President of an NGO
"We
do not get used to the misery or the loss of sick people. The only way to react is to fight,”, declares Hakima Himmich, displaying a bobbed
hairstyle and having a sturdy character, whose energy is visible at first
glance.
When the pioneer of the fight
against AIDS in Morocco evokes her years of militancy in the National Union of
Students of Morocco in Paris, the initial impression is confirmed. This doctor and teacher at the Casablanca
Medical School is an early activist in the fight against AIDS: "The
emergence of the disease in the 1980s gave a totally new turn to my career. I have devoted myself entirely to this cause. In 1988, this infectious disease specialist
and former intern of the Paris
Hospitals founded and chaired the AIDS control Association. The goals are numerous, from prevention to
screening, and from access to care or psychosocial care: "We fight on all
fronts and the sick patients die much less”, she says. When Hakima Himmich was
a child, she already knew what she wanted to become and that working was
"the means to become self-sufficient and to achieve equality." As the first person in the family to get her
junior high school degree, she chose - with the complicity of her father, a
noble profession that requires a commitment – to study medicine.

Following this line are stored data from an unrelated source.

## src/gnc_pkg.sv

```systemverilog
// Package of constants and types for the graphics notifier and context block
package gnc_pkg;

	// ------------------------------------------------------------
	// Method codes
	// ------------------------------------------------------------
	localparam logic [11:0] MTHD_OBJ_OPTIONS = 12'h000;
	localparam logic [11:0] MTHD_NOP         = 12'h100;
	localparam logic [11:0] MTHD_NOTIFY      = 12'h104;
	localparam logic [11:0] MTHD_BUF_BIND    = 12'h180;
	localparam logic [11:0] MTHD_ROP         = 12'h300;
	localparam logic [11:0] MTHD_CHROMA      = 12'h304;
	localparam logic [11:0] MTHD_PLANE       = 12'h308;
	localparam logic [11:0] MTHD_BLEND       = 12'h30c;
	localparam logic [11:0] MTHD_CLIP_POS    = 12'h310;
	localparam logic [11:0] MTHD_CLIP_SIZE   = 12'h314;
	localparam logic [11:0] MTHD_PAT_SHAPE   = 12'h318;
	localparam logic [11:0] MTHD_PAT_COLOR0  = 12'h31c;
	localparam logic [11:0] MTHD_PAT_COLOR1  = 12'h320;
	localparam logic [11:0] MTHD_PAT_BITS_LO = 12'h324;
	localparam logic [11:0] MTHD_PAT_BITS_HI = 12'h328;
	localparam logic [11:0] MTHD_SURF_BASE   = 12'h330;

	// ------------------------------------------------------------
	// Record layout
	// ------------------------------------------------------------
	localparam logic [7:0] REC_STRIDE      = 8'h10;
	localparam logic [7:0] REC_OFS_TIME_LO = 8'h00;
	localparam logic [7:0] REC_OFS_TIME_HI = 8'h04;
	localparam logic [7:0] REC_OFS_ERRWORD = 8'h08;
	localparam logic [7:0] REC_OFS_DONE    = 8'h0c;
	localparam logic [7:0] REC_COPY_BASE   = 8'h10;

	// ------------------------------------------------------------
	// Notify types and limits
	// ------------------------------------------------------------
	localparam logic [3:0] NTYPE_WRITE     = 4'h0;
	localparam logic [3:0] NTYPE_WRITE_INT = 4'h1;
	localparam logic [3:0] NTYPE_MAX_OLD   = 4'hf;
	localparam logic [3:0] NTYPE_MAX_NEW   = 4'h1;

	// ------------------------------------------------------------
	// Error cause codes
	// ------------------------------------------------------------
	typedef enum logic [2:0] {
		CAUSE_NONE          = 3'h0,
		CAUSE_INVALID_NOTIFY = 3'h1,
		CAUSE_INVALID_VALUE = 3'h2,
		CAUSE_DOUBLE_NOTIFY = 3'h3,
		CAUSE_CTXSW_NOTIFY  = 3'h4,
		CAUSE_SUBCTX_SWITCH = 3'h5,
		CAUSE_NOTIFY_DONE   = 3'h6
	} gnc_cause_t;

	// Reset values
	localparam logic [7:0] ROP_RESET = 8'hcc;

endpackage

```

## src/gnc_notifier.sv

```systemverilog
// Notifier write engine and channel context for the graphics method interpreter
`timescale 1ns/100ps
// What this block does
// - Writes each record as 16 bytes
// - Timestamp at offset zero from timer
// - Big-endian mode swaps timestamp bytes
// - Word at 0x8 always written zero
// - Fields ascend; done word written last
// - Notify-requested records; copy record always
// - All records go to bound buffer
// - Record 0 at 0x00, copy 0x10
// - Notify only arms pending and type
// - Error on notify then bind/switch
// - Notify 0x104 types 0,1; 2..15 only with OLD_VARIANT
// - Notify needs permit flag else interrupt
// - Subcontext mismatch raises context interrupt
// - Channel context kept over switches
// - Pending state lost on switch/bind
// - Holds rop, chroma, plane, blend, clip
// - Pattern shape, two colours, 64 bits
// - Four copies of surface setup
// - After method, write pending record, clear
// - Double notify, invalid type raise errors
module gnc_notifier
	import gnc_pkg::*;
#(
	parameter int  DATA_W  = 32,
	parameter bit  OLD_VARIANT = 1'b0
) (
	input  wire logic              clock,
	input  wire logic              resetn,
	input  wire logic              clockEnable,
	// Method stream from the command fifo
	input  wire logic              mthdValid,
	output logic                   mthdReady,
	input  wire logic [11:0]       mthdAddr,
	input  wire logic [DATA_W-1:0] mthdData,
	input  wire logic              subchSwitch,
	input  wire logic              objBind,
	input  wire logic              copyDone,
	input  wire logic              bigEndian,
	input  wire logic [31:0]       timeLow,
	input  wire logic [31:0]       timeHigh,
	// Memory write port
	output logic                   memWrite,
	output logic [31:0]            memAddr,
	output logic [31:0]            memData,
	input  wire logic              memReady,
	// Interrupt outputs
	output logic                   intrValid,
	output logic [2:0]             intrCause,
	// Register port
	input  wire logic [7:0]        regAddr,
	input  wire logic [31:0]       regWdata,
	input  wire logic              regWrite,
	input  wire logic              regRead,
	output logic [31:0]            regRdata
);

	// ------------------------------------------------------------
	// State
	// ------------------------------------------------------------
	typedef enum logic [2:0] {ST_IDLE, ST_W0, ST_W1, ST_W2, ST_W3} gnc_wstate_t;

	localparam logic [7:0] REG_STATUS    = 8'h00;
	localparam logic [7:0] REG_BUF_BASE  = 8'h04;
	localparam logic [7:0] REG_ROP       = 8'h08;
	localparam logic [7:0] REG_SUBCTX    = 8'h0c;
	localparam logic [7:0] REG_CTRL      = 8'h10;
	localparam logic [7:0] REG_DMA_EN    = 8'h14;

	typedef struct packed {
		gnc_wstate_t      wst;
		logic             pending;
		logic [3:0]       ntype;
		logic             wrInt;
		logic [7:0]       recOfs;
		logic [63:0]      stamp;
		logic             copyReq;
		logic [31:0]      bufBase;
		logic             permit;
		logic             objSubctx;
		logic             curSubctx;
		logic             dmaMethodsEn;
		logic [7:0]       rop;
		logic [31:0]      chroma;
		logic [31:0]      plane;
		logic [31:0]      blend;
		logic [31:0]      clipPos;
		logic [31:0]      clipSize;
		logic [1:0]       patShape;
		logic [31:0]      patColor0;
		logic [31:0]      patColor1;
		logic [63:0]      patBits;
		logic [3:0][31:0] surfBase;
		logic [1:0]       surfSel;
		logic             memWrite;
		logic [31:0]      memAddr;
		logic [31:0]      memData;
		logic             intrValid;
		logic [2:0]       intrCause;
		logic [31:0]      regRdata;
		logic [7:0]       errCount;
		logic             ready;
	} gnc_state_t;

	gnc_state_t s_q;
	gnc_state_t s_d;

	// ------------------------------------------------------------
	// Helpers
	// ------------------------------------------------------------
	function automatic logic [31:0] swap32(input logic [31:0] w);
		swap32 = {w[7:0], w[15:8], w[23:16], w[31:24]};
	endfunction

	function automatic logic isMthd(input logic [11:0] a, input logic [11:0] m);
		isMthd = (a == m);
	endfunction

	logic       busy;
	logic       take;
	logic [3:0] typeMax;
	logic [3:0] pType;

	// Busy until the last record word is accepted
	assign busy    = (s_q.wst != ST_IDLE) || s_q.memWrite;
	assign typeMax = OLD_VARIANT ? NTYPE_MAX_OLD : NTYPE_MAX_NEW;
	assign pType   = mthdData[3:0];
	assign take    = mthdValid && s_q.ready;

	// ------------------------------------------------------------
	// Next state
	// ------------------------------------------------------------
	always_comb begin
		s_d = s_q;
		s_d.intrValid = 1'b0;
		s_d.intrCause = CAUSE_NONE;

		// Register port
		if (regWrite) begin
			unique case (regAddr)
				REG_BUF_BASE: s_d.bufBase = regWdata;
				REG_ROP:      s_d.rop = regWdata[7:0];
				REG_SUBCTX:   s_d.curSubctx = regWdata[0];
				REG_CTRL:     s_d.surfSel = regWdata[1:0];
				REG_DMA_EN:   s_d.dmaMethodsEn = regWdata[0];
				default:      ;
			endcase
		end
		if (regRead) begin
			unique case (regAddr)
				REG_STATUS:   s_d.regRdata = {16'h0000, s_q.errCount, 2'b00, s_q.curSubctx,
					s_q.ntype, s_q.pending};
				REG_BUF_BASE: s_d.regRdata = s_q.bufBase;
				REG_ROP:      s_d.regRdata = {24'h000000, s_q.rop};
				REG_SUBCTX:   s_d.regRdata = {31'h0, s_q.curSubctx};
				REG_CTRL:     s_d.regRdata = {30'h0, s_q.surfSel};
				REG_DMA_EN:   s_d.regRdata = {31'h0, s_q.dmaMethodsEn};
				default:      s_d.regRdata = 32'h00000000;
			endcase
		end

		if (copyDone) begin
			s_d.copyReq = 1'b1;
		end

		// Subchannel switch or object bind
		if (subchSwitch || objBind) begin
			if (s_q.pending) begin
				s_d.intrValid = 1'b1;
				s_d.intrCause = CAUSE_CTXSW_NOTIFY;
				s_d.errCount  = s_q.errCount + 8'h01;
			end
			s_d.pending = 1'b0;
			s_d.ntype   = NTYPE_WRITE;
			// Channel context left untouched here
		end

		if (take) begin
			if (isMthd(mthdAddr, MTHD_NOTIFY)) begin
				if (!s_q.permit) begin
					s_d.intrValid = 1'b1;
					s_d.intrCause = CAUSE_INVALID_NOTIFY;
					s_d.errCount  = s_q.errCount + 8'h01;
				end else if (mthdData > {{(DATA_W-4){1'b0}}, typeMax}) begin
					s_d.intrValid = 1'b1;
					s_d.intrCause = CAUSE_INVALID_VALUE;
					s_d.errCount  = s_q.errCount + 8'h01;
				end else if (s_q.pending) begin
					s_d.intrValid = 1'b1;
					s_d.intrCause = CAUSE_DOUBLE_NOTIFY;
					s_d.errCount  = s_q.errCount + 8'h01;
				end else begin
					s_d.pending = 1'b1;
					s_d.ntype   = pType;
				end
			end else if (isMthd(mthdAddr, MTHD_BUF_BIND)) begin
				if (s_q.pending) begin
					s_d.intrValid = 1'b1;
					s_d.intrCause = CAUSE_DOUBLE_NOTIFY;
					s_d.errCount  = s_q.errCount + 8'h01;
				end else if (s_q.dmaMethodsEn) begin
					s_d.bufBase = mthdData[31:0];
				end else begin
					s_d.intrValid = 1'b1;
					s_d.intrCause = CAUSE_INVALID_VALUE;
					s_d.errCount  = s_q.errCount + 8'h01;
				end
			end else begin
				unique case (mthdAddr)
					MTHD_OBJ_OPTIONS: begin
						s_d.permit    = mthdData[0];
						s_d.objSubctx = mthdData[1];
						if (mthdData[1] != s_q.curSubctx) begin
							s_d.intrValid = 1'b1;
							s_d.intrCause = CAUSE_SUBCTX_SWITCH;
						end
					end
					MTHD_ROP:         s_d.rop = mthdData[7:0];
					MTHD_CHROMA:      s_d.chroma = mthdData[31:0];
					MTHD_PLANE:       s_d.plane = mthdData[31:0];
					MTHD_BLEND:       s_d.blend = mthdData[31:0];
					MTHD_CLIP_POS:    s_d.clipPos = mthdData[31:0];
					MTHD_CLIP_SIZE:   s_d.clipSize = mthdData[31:0];
					MTHD_PAT_SHAPE:   s_d.patShape = mthdData[1:0];
					MTHD_PAT_COLOR0:  s_d.patColor0 = mthdData[31:0];
					MTHD_PAT_COLOR1:  s_d.patColor1 = mthdData[31:0];
					MTHD_PAT_BITS_LO: s_d.patBits[31:0] = mthdData[31:0];
					MTHD_PAT_BITS_HI: s_d.patBits[63:32] = mthdData[31:0];
					MTHD_SURF_BASE:   s_d.surfBase[s_q.surfSel] = mthdData[31:0];
					default:          ;
				endcase
				if (s_q.pending) begin
					s_d.wst     = ST_W0;
					s_d.recOfs  = (s_q.ntype == NTYPE_WRITE_INT) ? 8'h00 :
						8'({4'h0, s_q.ntype} * REC_STRIDE);
					s_d.wrInt   = (s_q.ntype == NTYPE_WRITE_INT);
					s_d.stamp   = {timeHigh, timeLow};
					s_d.pending = 1'b0;
				end
			end
		end else if (!busy && s_q.copyReq) begin
			s_d.wst     = ST_W0;
			s_d.recOfs  = REC_COPY_BASE;
			s_d.wrInt   = 1'b0;
			s_d.stamp   = {timeHigh, timeLow};
			s_d.copyReq = copyDone;
		end

		// Record writer, fields in ascending order
		if (s_q.memWrite && memReady) begin
			s_d.memWrite = 1'b0;
		end
		if (!s_q.memWrite || memReady) begin
			unique case (s_q.wst)
				ST_IDLE: ;
				ST_W0: begin
					s_d.memWrite = 1'b1;
					s_d.memAddr  = s_q.bufBase + {24'h0, s_q.recOfs + REC_OFS_TIME_LO};
					s_d.memData  = bigEndian ? swap32(s_q.stamp[63:32]) : s_q.stamp[31:0];
					s_d.wst      = ST_W1;
				end
				ST_W1: begin
					s_d.memWrite = 1'b1;
					s_d.memAddr  = s_q.bufBase + {24'h0, s_q.recOfs + REC_OFS_TIME_HI};
					s_d.memData  = bigEndian ? swap32(s_q.stamp[31:0]) : s_q.stamp[63:32];
					s_d.wst      = ST_W2;
				end
				ST_W2: begin
					s_d.memWrite = 1'b1;
					s_d.memAddr  = s_q.bufBase + {24'h0, s_q.recOfs + REC_OFS_ERRWORD};
					s_d.memData  = 32'h00000000;
					s_d.wst      = ST_W3;
				end
				ST_W3: begin
					s_d.memWrite = 1'b1;
					s_d.memAddr  = s_q.bufBase + {24'h0, s_q.recOfs + REC_OFS_DONE};
					s_d.memData  = 32'h00000000;
					s_d.wst      = ST_IDLE;
					if (s_q.wrInt) begin
						s_d.intrValid = 1'b1;
						s_d.intrCause = CAUSE_NOTIFY_DONE;
					end
				end
			endcase
		end

		// Registered ready: no record active or queued next cycle
		s_d.ready = (s_d.wst == ST_IDLE) && !s_d.memWrite && !s_d.copyReq;
	end

	// ------------------------------------------------------------
	// Registers
	// ------------------------------------------------------------
	always_ff @(posedge clock or negedge resetn) begin
		if (!resetn) begin
			s_q <= '0;
			s_q.wst <= ST_IDLE;
			s_q.rop <= ROP_RESET;
			s_q.dmaMethodsEn <= 1'b1;
			s_q.ready <= 1'b1;
		end else if (clockEnable) begin
			s_q <= s_d;
		end
	end

	assign mthdReady = s_q.ready;
	assign memWrite  = s_q.memWrite;
	assign memAddr   = s_q.memAddr;
	assign memData   = s_q.memData;
	assign intrValid = s_q.intrValid;
	assign intrCause = s_q.intrCause;
	assign regRdata  = s_q.regRdata;

endmodule // gnc_notifier

```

While she was exercising her profession in
"the most beautiful hospital in France, the Henri-Mondor hospital in
Créteil", Hakima decided to return to Morocco carried by an ideal: "I
wanted to be useful to my country”, she says. Her involvement, which did not
weaken in more than forty years, resulted in the awarding to this wife and
mother of two boys, a Wissam (royal decoration) in Morocco and the Legion of
Honor in France. Since
2013, this tireless worker is president of “Coalition PLUS”, an international
union of twelve major AIDS control organizations from five continents. She is also a member of the Board of Directors
of the Mohammed V Foundation for Solidarity.